God-Centered Worship: Songs

 

In my previous post, last week, I began discussing God-centered worship. Today, I would like to continue by looking at God-centered worship in the songs we sing, especially, in the service of worship.

Songs are one of channels which man uses to worship and glorify God; however, we need to be very careful because songs can also easily do the opposite. Songs that are not God-centered draw our focus away from God to other people or things.  Although such songs might contain some elements of Christianity, in reality, they take our attention from God and do not honor Him at all.

For instance, there is this chorus, in Chichewa, which goes:

Zungulizunguli pamakwelero anzanga

Aye, ena adzatsala popita kumwamba.

Eeh, ena adzatsala ayee

Ena adzatsala popita kumwamba

(Meaning: Going around the rudder to heaven, some won’t make it to heaven)

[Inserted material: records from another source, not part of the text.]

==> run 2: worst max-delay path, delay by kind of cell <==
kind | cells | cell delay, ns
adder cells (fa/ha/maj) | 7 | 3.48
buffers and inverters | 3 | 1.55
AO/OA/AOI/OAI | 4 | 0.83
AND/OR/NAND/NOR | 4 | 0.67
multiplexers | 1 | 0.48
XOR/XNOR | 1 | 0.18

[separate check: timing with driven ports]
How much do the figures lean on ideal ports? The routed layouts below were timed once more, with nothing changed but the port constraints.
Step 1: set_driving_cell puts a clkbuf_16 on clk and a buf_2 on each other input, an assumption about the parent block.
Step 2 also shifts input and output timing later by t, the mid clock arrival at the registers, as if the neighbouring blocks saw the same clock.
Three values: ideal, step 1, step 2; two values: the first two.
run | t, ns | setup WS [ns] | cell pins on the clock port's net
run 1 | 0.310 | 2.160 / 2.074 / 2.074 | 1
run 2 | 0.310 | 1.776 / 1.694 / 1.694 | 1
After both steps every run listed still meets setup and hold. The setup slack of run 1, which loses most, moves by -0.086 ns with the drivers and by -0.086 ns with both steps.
Context: an optimization exercise on an open-source flow, tuned for small area and a short achievable clock period. The choices shown serve that exercise and are no tape-out recipe.
In this exercise RTL edits were held to simulation tests only and were not proved equivalent to the original.
Power figures rest on the tool's default switching activity, not on a simulated workload.

### flow/run.sh
#!/bin/bash
# synth_recipe.tcl (not shown) runs the flow's synth.tcl, then flattens the netlist and writes it again
# the make line also repeats each setting of config.mk as NAME=value (left out here)
make -C /OpenROAD-flow-scripts/flow DESIGN_CONFIG=/design/flow/config.mk WORK_HOME=/design/flow/orfs CLKGATE_MAP_FILE= SYNTH_SCRIPT=/design/flow/synth_recipe.tcl finish
### flow/config.mk
export PLATFORM = sky130hd
export DESIGN_NAME = depth_gated_color_segmenter
export DESIGN_NICKNAME = depth_gated_color_segmenter
export VERILOG_FILES = /design/flow/design.v
export SDC_FILE = /design/flow/constraint.sdc
export NUM_CORES = 4
export LEC_CHECK = 0
export CAP_MARGIN = 20
export CORE_MARGIN = 2
export CORE_UTILIZATION = 40
export PLACE_DENSITY = 0.6
export SLEW_MARGIN = 20
### flow/constraint.sdc
create_clock -name core_clock -period 7.0 [get_ports {clock}]
set_input_delay 1.4000 -clock core_clock [delete_from_list [all_inputs] [get_ports {clock}]]
set_output_delay 1.4000 -clock core_clock [all_outputs]
set_load 0.01 [all_outputs]
Source: an optimization exercise on an open RTL-to-GDS flow (aim: small area and a short achievable clock period). Production flows keep margins and buffers that such runs may drop.
Where RTL was checked, it was by simulation tests only, not by an equivalence proof against the original.
Power and IR drop assume default switching activity.

## wip/raven
==> flow/design.v <==
package data_mem_pkg;
  localparam int DEF_DATA_W  = 8;
  localparam int DEF_ADDR_W  = 8;
  localparam int DEF_DEPTH   = 256;
  localparam int DEF_LATENCY = 10;
  localparam int LONG_L  = 10;
  localparam int SHORT_L = 8;
  localparam int LONG_R  = 24;
  localparam int SHORT_R = 2;
  localparam int RINGS   = LONG_R + SHORT_R;
endpackage
module data_mem_array #(
  parameter int W  = 9,
  parameter int LL = 10,
  parameter int LR = 24,
  parameter int SL = 8,
  parameter int SR = 2
) (
  input  logic                 clk,
  input  logic                 clr_i,    
  input  logic [LR+SR-1:0]     we_i,     
  input  logic [W-1:0]         wdata_i,
  output logic [(LR+SR)*W-1:0] taps_o    
);
  for (genvar r = 0; r < LR + SR; r++) begin : g_ring
    localparam int L = (r < LR) ? LL : SL;
    logic [L*W-1:0] st_q;
    logic [W-1:0]   ins;
    assign ins = we_i[r] ? wdata_i : (clr_i ? '0 : st_q[L*W-1 -: W]);
    always_ff @(posedge clk) begin
      st_q <= {st_q[(L-1)*W-1:0], ins};
    end
    assign taps_o[r*W +: W] = st_q[L*W-1 -: W];
  end
endmodule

This is one example of songs that are not God-centered. The beat of the chorus sounds great but the message is not God-centered.  In the chorus, the singer seems to rejoice that some people won’t enter heaven. Does this honor and glorify God who doesn’t want anybody to perish (1 Peter 3:9)? Now imagine singing that song as part of your worship.

The above example illustrates how some of our songs can defeat the purpose of honoring and glorifying God. All Christian songs should lead us to focus our attention on God not on ourselves or anything else. This is what it means to have God-centered worship in songs, hymns and choruses.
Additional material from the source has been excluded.